An ailing Yasser Arafat (search) congratulated President Bush (search) on his re-election and expressed hope that a second term will spark new life to the Middle East peace process, an aide to the Palestinian leader said Wednesday.
Arafat expressed new determination to revive the so-called "road map" — the stalled peace plan between Palestinians and Israelis that Bush supports — and hopes the U.S. administration will be "more engaged" in the process, said Mohammed Rashid.
Arafat "declares the readiness of the Palestinian leadership to cooperate and work with (Bush) to resume political efforts to bring about peace and the establishment of a Palestinian state based on the president's vision" in the road map, Rashid said, who is Arafat's financial adviser.

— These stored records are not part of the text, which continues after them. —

<file path="config.mk">
export PLATFORM = sky130hd
export DESIGN_NAME = piece_sequencer
export DESIGN_NICKNAME = d
export VERILOG_FILES = /design/src/rtl/tetris_pkg.sv /design/src/rtl/gravity_timer.sv /design/src/rtl/piece_sequencer.sv
export SDC_FILE = /design/constraint.sdc
export NUM_CORES = 1
export LEC_CHECK = 0
export CORE_MARGIN = 1.5
export CORE_UTILIZATION = 38
export CTS_CLUSTER_SIZE = 20
export DETAILED_ROUTE_END_ITERATION = 6
export PLACE_DENSITY_LB_ADDON = 0.1
export SKIP_LAST_GASP = 1
export SLEW_MARGIN = 25
export SYNTH_ARGS = -nofsm -noshare
export SYNTH_HDL_FRONTEND = slang
export SYNTH_SLANG_ARGS = --single-unit
</file>
<file path="constraint.sdc">
create_clock -name clk -period 2.1 [get_ports clk]
set_input_delay 0.315 -clock clk [delete_from_list [all_inputs] [get_ports clk]]
set_output_delay 0.315 -clock clk [all_outputs]
set_load 0.02 [all_outputs]
</file>
==> config.mk <==
export PLATFORM = sky130hd
export DESIGN_NAME = prop_hold_src
export DESIGN_NICKNAME = d
export VERILOG_FILES = /design/src/rtl/prop_hold_pkg.sv /design/src/rtl/prop_hold_fifo.sv /design/src/rtl/prop_hold_src.sv
export SDC_FILE = /design/constraint.sdc
export NUM_CORES = 1
export LEC_CHECK = 0
export ABC_AREA = 0
export BUFFER_PORTS_ARGS = -buffer_cell sky130_fd_sc_hd__buf_4
export CORE_AREA = 2 2 84 86
export DETAILED_ROUTE_END_ITERATION = 16
export DIE_AREA = 0 0 86 88
export GPL_ROUTABILITY_DRIVEN = 0
export SLEW_MARGIN = 25
export SYNTH_ARGS = -nofsm -noshare
export SYNTH_HDL_FRONTEND = slang
export SYNTH_SLANG_ARGS = --single-unit
export TNS_END_PERCENT = 10
==> constraint.sdc <==
create_clock -name clk -period 2.8 [get_ports clk]
set_input_delay 0 -clock clk [delete_from_list [all_inputs] [get_ports clk]]
set_output_delay 0 -clock clk [all_outputs]
set_load 0.05 [all_outputs]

Other Palestinian leaders expressed similar aspirations to those of Arafat, who is in France for emergency medical treatment.
Earlier, Palestinian Prime Minister Ahmed Qureia (search) said the Palestinians will cooperate with whoever was chosen by American voters in Tuesday's presidential race, and he urged Bush to do more to help broker an agreement between Israel and the Palestinians.
"Our duty is not to choose the American president but to cooperate with him," Qureia said in Ramallah. "We hope that the re-election of Bush would be an opportunity for a change in his administration's positions in the Israeli-Palestinian conflict."
Foreign Minister Nabil Shaath said he hoped there would be "a change in the policy that gave (Bush's) support for the Israeli Prime Minister (Ariel) Sharon and refused cooperation with President Arafat."
The United States has refused to deal with Arafat, calling him a disappointment and a hindrance to peacemaking with Israel.
Arafat, 75, has been in a French military hospital outside Paris since Friday for treatment of an undisclosed illness. He felt well enough to ask about the U.S. presidential election, said Leila Shahid, the Palestinian envoy to France.
Israeli officials offered a more cautious assessment.
"We are tracking his condition very carefully, our goal is to prepare for the day after, if and when he dies," Israeli Foreign Minister Silvan Shalom told Israel Radio on Wednesday. "There is no doubt his condition is very serious."
The Israeli military intelligence latest judgment was that doctors are considering that Arafat has either a viral stomach disorder that can be treated or some form of stomach cancer.
Quoting unnamed international sources, Israel radio also reported that Arafat was not always lucid in conversations and was expected to remain in the hospital for five weeks.
Shahid, one of only a few people with direct access to Arafat in the hospital, said Tuesday that tests had shown an improvement in Arafat's white blood cell count but also "persistent abnormalities" in indicators for digestive function. She gave no details.
Initial tests "confirmed an abnormal blood count, high white blood cell count and low platelet count and ruled out the diagnosis of leukemia," she said. Doctors were still investigating.
"President Arafat's condition has improved sufficiently for him to undergo tests that would not have been performed upon admission," Shahid said, reading from a statement she said was drafted by the French military hospital treating Arafat and released with his consent.
Arafat, who has been ill for three weeks, took a turn for the worse a week ago, collapsing and briefly losing consciousness. Initial blood tests performed while he was still in Ramallah in the West Bank revealed a low blood platelet count. Platelets are blood components that aid clotting.
Physicians gave Arafat a platelet transfusion shortly after he was urgently transported from his battered Ramallah headquarters to the Percy military hospital southwest of Paris on Friday.